What to do => From the entries below, retype only the lines from the one with "Clock Pin Slew" through the one with "File: src/rtl/fir_delay_line.sv", exactly as written.

*** Exercise materials ***

<file path="src/rtl/store_data_unit_pkg.sv">
// store_data_unit_pkg: size encodings, FSM state type and the buffered store entry.
package store_data_unit_pkg;
  typedef enum logic [1:0] {
    SZ_BYTE = 2'b00,
    SZ_HALF = 2'b01,
    SZ_WORD = 2'b10,
    SZ_RSVD = 2'b11
  } size_e;
  typedef enum logic {IDLE, ISSUE} state_e;
  typedef struct packed {
    logic [31:0] addr;
    logic [31:0] wdata;
    logic [3:0]  be;
  } entry_t;
endpackage

</file>
<file path="src/rtl/store_data_unit_align.sv">
// store_align: lane replication and byte-enable generation; MISALIGN_CHECK_EN flags misaligned half/word.
module store_align
  import store_data_unit_pkg::*;
(
  input  logic [31:0] addr_i,
  input  logic [31:0] data_i,
  input  logic [1:0]  size_i,
  output logic [31:0] addr_o,
  output logic [31:0] wdata_o,
  output logic [3:0]  be_o,
  output logic        bad_o
);
  logic mis;
  assign addr_o  = {addr_i[31:2], 2'b00};
  assign wdata_o = size_i == SZ_BYTE ? {4{data_i[7:0]}} : size_i == SZ_HALF ? {2{data_i[15:0]}} : data_i;
  assign be_o    = size_i == SZ_BYTE ? 4'b0001 << addr_i[1:0] : size_i == SZ_HALF ? (addr_i[1] ? 4'b1100 : 4'b0011) : 4'b1111;
`ifdef MISALIGN_CHECK_EN
  assign mis = (size_i == SZ_HALF && addr_i[0]) || (size_i == SZ_WORD && addr_i[1:0] != 2'b00);
`else
  assign mis = 1'b0;
`endif
  assign bad_o = size_i == SZ_RSVD || mis;
endmodule

</file>
<file path="src/rtl/store_data_unit.sv">
// store_data_unit: 2-entry store FIFO feeding a memory write port with ack timeout; MISALIGN_CHECK_EN enables misalign errors.
module store_data_unit
  import store_data_unit_pkg::*;
#(
  parameter int ACK_TIMEOUT = 255
) (
  input  logic        clk,
  input  logic        reset,
  input  logic        st_valid,
  output logic        st_ready,
  input  logic [31:0] st_addr,
  input  logic [31:0] st_data,
  input  logic [1:0]  st_size,
  output logic        mem_we,
  output logic [31:0] mem_addr,
  output logic [31:0] mem_wdata,
  output logic [3:0]  mem_be,
  input  logic        mem_ack,
  output logic        busy,
  output logic        err
);
  logic [1:0]  cnt_q, cnt_d;
  entry_t      s0_q, s1_q, s0_d, s1_d, new_e;
  state_e      state_q;
  logic [9:0]  tmo_q;
  logic        err_q, bad, acc, push, pop, tmo_hit;
  logic [31:0] al_addr, al_wdata;
  logic [3:0]  al_be;
  store_align u_align (
    .addr_i (st_addr),
    .data_i (st_data),
    .size_i (st_size),
    .addr_o (al_addr),
    .wdata_o(al_wdata),
    .be_o   (al_be),
    .bad_o  (bad)
  );
  assign new_e     = '{addr: al_addr, wdata: al_wdata, be: al_be};
  assign st_ready  = cnt_q != 2'd2;
  assign acc       = st_valid && st_ready;
  assign push      = acc && !bad;
  assign mem_we    = state_q == ISSUE;
  assign tmo_hit   = mem_we && !mem_ack && tmo_q == 10'(ACK_TIMEOUT - 1);
  assign pop       = mem_we && (mem_ack || tmo_hit);
  assign busy      = cnt_q != 2'd0;
  assign err       = err_q;
  assign mem_addr  = s0_q.addr;
  assign mem_wdata = s0_q.wdata;
  assign mem_be    = s0_q.be;
  // slot 0 is the head; it is only overwritten by a new or shifted entry, so it holds the last write when idle
  always_comb begin
    cnt_d = cnt_q + {1'b0, push} - {1'b0, pop};
    s0_d  = push && (cnt_q == 2'd0 || (pop && cnt_q == 2'd1)) ? new_e : (pop && cnt_q == 2'd2 ? s1_q : s0_q);
    s1_d  = push && cnt_q == 2'd1 && !pop ? new_e : s1_q;
  end
  always_ff @(posedge clk) begin
    if (reset) begin
      state_q <= IDLE;
      cnt_q   <= '0;
      s0_q    <= '0;
      s1_q    <= '0;
      tmo_q   <= '0;
      err_q   <= 1'b0;
    end else begin
      state_q <= cnt_d != 2'd0 ? ISSUE : IDLE;
      cnt_q   <= cnt_d;
      s0_q    <= s0_d;
      s1_q    <= s1_d;
      tmo_q   <= (pop || !mem_we) ? '0 : tmo_q + 10'd1;
      err_q   <= (acc && bad) || (pop && !mem_ack);
    end
  end
endmodule

</file>
<file path="config.mk">
export PLATFORM = sky130hd
export DESIGN_NAME = store_data_unit
export DESIGN_NICKNAME = d
export VERILOG_FILES = /design/src/rtl/store_data_unit_pkg.sv /design/src/rtl/store_data_unit_align.sv /design/src/rtl/store_data_unit.sv
export SDC_FILE = /design/constraint.sdc
export NUM_CORES = 1
export LEC_CHECK = 0
export ABC_CLOCK_PERIOD_IN_PS = 2260
export BUFFER_PORTS_ARGS = -buffer_cell sky130_fd_sc_hd__clkbuf_2
export CAP_MARGIN = 20
export CORE_UTILIZATION = 29
export DETAILED_ROUTE_END_ITERATION = 8
export PLACE_DENSITY = 0.55
export SYNTH_ARGS = -nofsm -noshare
export SYNTH_HDL_FRONTEND = slang
export SYNTH_SLANG_ARGS = --single-unit
</file>
<file path="constraint.sdc">
create_clock -name clk -period 2.26 [get_ports clk]
set_input_delay 0.565 -clock clk [delete_from_list [all_inputs] [get_ports clk]]
set_output_delay 0.565 -clock clk [all_outputs]
set_load 0.05 [all_outputs]
</file>
==> run summary <==
Seq/Total Area, Yosys = 43.0%
Complex-gate fraction of the synthesized area = 25.2%
CTS sink count = 146
Area Growth Syn to Fin = 25.6%
Busiest grt layer = met2
Flop-to-flop setup slack = 0.11 ns
Overall power = 10.0 mW
Final Hold Viols = 0
First-pass GRT wire length = 36.8 mm
RSZ-0062 raised after global routing = no
Share of cells above drive strength 1 = 28.4%
Vias = 6650
Routed vias/inst = 5.43
Starting density of the core = 29.8%
Lkg Pwr = 3.27 nW
Horiz. Die Dim = 155 µm
Relative slew slack = 38.1%
Post-synthesis cell count = 798
Async set-reset flop share out of synthesis = 0%
Wirelength per Cell = 19.0 µm
Max Cap Viol = 0
Primary FF master, synth = dfxtp_1
FP Rows = 55
Crit share post-route = 95.1%
Synth cell types = 44
H-tree levels = 4
Critical Path End Type = flop
Min-Delay Path Depth = 3
Commonest cells after routing, fill and taps aside = nand3_1, dfxtp_1, clkbuf_2
Cell area after synthesis = 0.00680 mm²
Capturing point of the worst reg2reg path = mem_we
Core area = 0.0228 mm²
Commonest non-fill, non-tap cell in the layout = nand3_1
Synth Register Bits = 146
I/O Buffers = 139
Drt pass-1 iters = 5
Post-Syn Area per Cell = 8.52 µm²
Met3 usage = 3.62%
Antenna cells = 0
Global Route Usage Sum = 19.8%
HP Class = in2reg
Hold_buf cts = 0
Synth Area in Simple Gates = 18.3%
Met1 GRT Util = 28.4%
Xor and xnor area share after synthesis = 1.16%
Initial antenna violation count = 1
R2r worst-path depth = 12
Total negative slack = 0 ns
Root Driver = clkbuf_16
Worst-path fanout max = 3
Crit path time final = 2.15 ns
HPWL after detailed placement = 15.0 mm
Worst slew pin tran = 0.928 ns
Worst Path Arrival = 2.47 ns
Critical R2R Launch = tmo_q[0]
Largest family of logic cells by synthesized area = compound AO/OA/AOI/OAI gates
CP required = 2.58 ns
TritonCTS clock tree = yes
Max-slew violations = 0
Adder-cell share of the synthesized area = 0.736%
Max Freq = 465 MHz
Worst Hold End = s1_q[58]
# IOs = 142
Gpl congestion = 0.797
Mux share of post-synthesis cell area = 4.86%
Worst vdd ir = 0.473 mV
Largest net degree at the start of global routing = 98
Grt ovf = 0
Clock Pin Slew Worst Setup and Hold Paths = 0.07 ns
Die area = 0.0241 mm²
Final setup violation count = 0
Final wirelength = 23.3 mm
Vias in the first global route = 6207
Post-synth EDFFs = 0
Outcome = complete, no violations
ANT nets after route = 0
Skew-Pair Late Insertion Delay = 0.43 ns
Element type at the critical path start = flop
# DRC = 0
Crit Path Class = reg2reg
Layout Skew = 0.0144 ns
Hold_sp = st_addr[22]
CP startpoint = tmo_q[0]
Initial DRC Count = 552
Chip height = 155 µm
Clock buffer depth = 2
Fin nets = 973
GR Layer Usage met2 = 29.6%
Yosys warns = 0
TritonCTS Buffers = 17
Pwr dens = 1170 mW/mm²
File: src/rtl/fir_delay_line.sv
// fir_delay_line: NUMTABS-deep circular sample buffer, synchronous write and clear, combinational read
module fir_delay_line
  import fir_pkg::*;
(
  input  logic                            clk,
  input  logic                            rst,
  input  logic                            i_we,
  input  logic        [COUNT_BIT_NUM-1:0] i_wr_addr,
  input  logic signed [DATA_W-1:0]        i_wr_data,
  input  logic        [COUNT_BIT_NUM-1:0] i_rd_addr,
  output logic signed [DATA_W-1:0]        o_rd_data
);
  logic signed [DATA_W-1:0] r_mem [NUMTABS];
  // store accepted samples; reset clears the whole history
  always_ff @(posedge clk) begin
    if (rst) for (int i = 0; i < NUMTABS; i++) r_mem[i] <= '0;
    else if (i_we) r_mem[i_wr_addr] <= i_wr_data;
  end
  assign o_rd_data = r_mem[i_rd_addr];
endmodule

File: src/rtl/fir_mac_serial.sv
// fir_mac_serial: serial 64-tap FIR, one MAC per cycle against an external coefficient ROM (build with FIR_ROUND_SAT_EN for rounding/saturation)
module fir_mac_serial
  import fir_pkg::*;
(
  input  logic                            clk,
  input  logic                            rst,
  input  logic                            in_valid,
  output logic                            in_ready,
  input  logic signed [DATA_W-1:0]        in_data,
  output logic        [COUNT_BIT_NUM-1:0] count,
  input  logic signed [COEF_W-1:0]        coeffs_in,
  output logic                            out_valid,
  input  logic                            out_ready,
  output logic signed [DATA_W-1:0]        out_data,
  output logic                            busy
);
  state_t                           r_state, w_next;
  logic        [COUNT_BIT_NUM-1:0]  r_count, r_wr_ptr, r_newest, w_rd_addr;
  logic signed [DATA_W-1:0]         w_rd_data, r_out_data;
  logic signed [PROD_W-1:0]         r_prod;
  logic signed [ACC_W-1:0]          r_acc, w_acc_next;
  logic                             w_accept;
  assign in_ready   = r_state == IDLE;
  assign busy       = !in_ready;
  assign out_valid  = r_state == DONE;
  assign out_data   = r_out_data;
  assign count      = r_count;
  assign w_accept   = in_valid && in_ready;
  assign w_rd_addr  = r_newest - r_count;
  assign w_acc_next = r_acc + ACC_W'(r_prod);
  fir_delay_line u_dl (
    .clk       (clk),
    .rst       (rst),
    .i_we      (w_accept),
    .i_wr_addr (r_wr_ptr),
    .i_wr_data (in_data),
    .i_rd_addr (w_rd_addr),
    .o_rd_data (w_rd_data)
  );
  // state register
  always_ff @(posedge clk) r_state <= rst ? IDLE : w_next;
  // next state: one sample in flight at a time, result held until accepted
  always_comb begin
    w_next = r_state;
    unique case (r_state)
      IDLE:    w_next = w_accept ? MAC : IDLE;
      MAC:     w_next = r_count == COUNT_BIT_NUM'(NUMTABS - 1) ? FLUSH : MAC;
      FLUSH:   w_next = DONE;
      DONE:    w_next = out_ready ? IDLE : DONE;
      default: w_next = IDLE;
    endcase
  end
  // datapath: product register pipelines the multiply, FLUSH folds in the last product and scales
  always_ff @(posedge clk) begin
    if (rst) begin
      r_count    <= '0;
      r_wr_ptr   <= '0;
      r_newest   <= '0;
      r_acc      <= '0;
      r_prod     <= '0;
      r_out_data <= '0;
    end else begin
      if (w_accept) begin
        r_newest <= r_wr_ptr;
        r_wr_ptr <= r_wr_ptr + 1'b1;
        r_acc    <= '0;
        r_prod   <= '0;
        r_count  <= '0;
      end
      if (r_state == MAC) begin
        r_prod  <= coeffs_in * w_rd_data;
        r_acc   <= w_acc_next;
        r_count <= r_count + 1'b1;
      end
      if (r_state == FLUSH) begin
        r_acc      <= w_acc_next;
        r_out_data <= scale(w_acc_next);
      end
    end
  end
endmodule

*** End of Exercise materials ***

Written solution =>
Clock Pin Slew Worst Setup and Hold Paths = 0.07 ns
Die area = 0.0241 mm²
Final setup violation count = 0
Final wirelength = 23.3 mm
Vias in the first global route = 6207
Post-synth EDFFs = 0
Outcome = complete, no violations
ANT nets after route = 0
Skew-Pair Late Insertion Delay = 0.43 ns
Element type at the critical path start = flop
# DRC = 0
Crit Path Class = reg2reg
Layout Skew = 0.0144 ns
Hold_sp = st_addr[22]
CP startpoint = tmo_q[0]
Initial DRC Count = 552
Chip height = 155 µm
Clock buffer depth = 2
Fin nets = 973
GR Layer Usage met2 = 29.6%
Yosys warns = 0
TritonCTS Buffers = 17
Pwr dens = 1170 mW/mm²
File: src/rtl/fir_delay_line.sv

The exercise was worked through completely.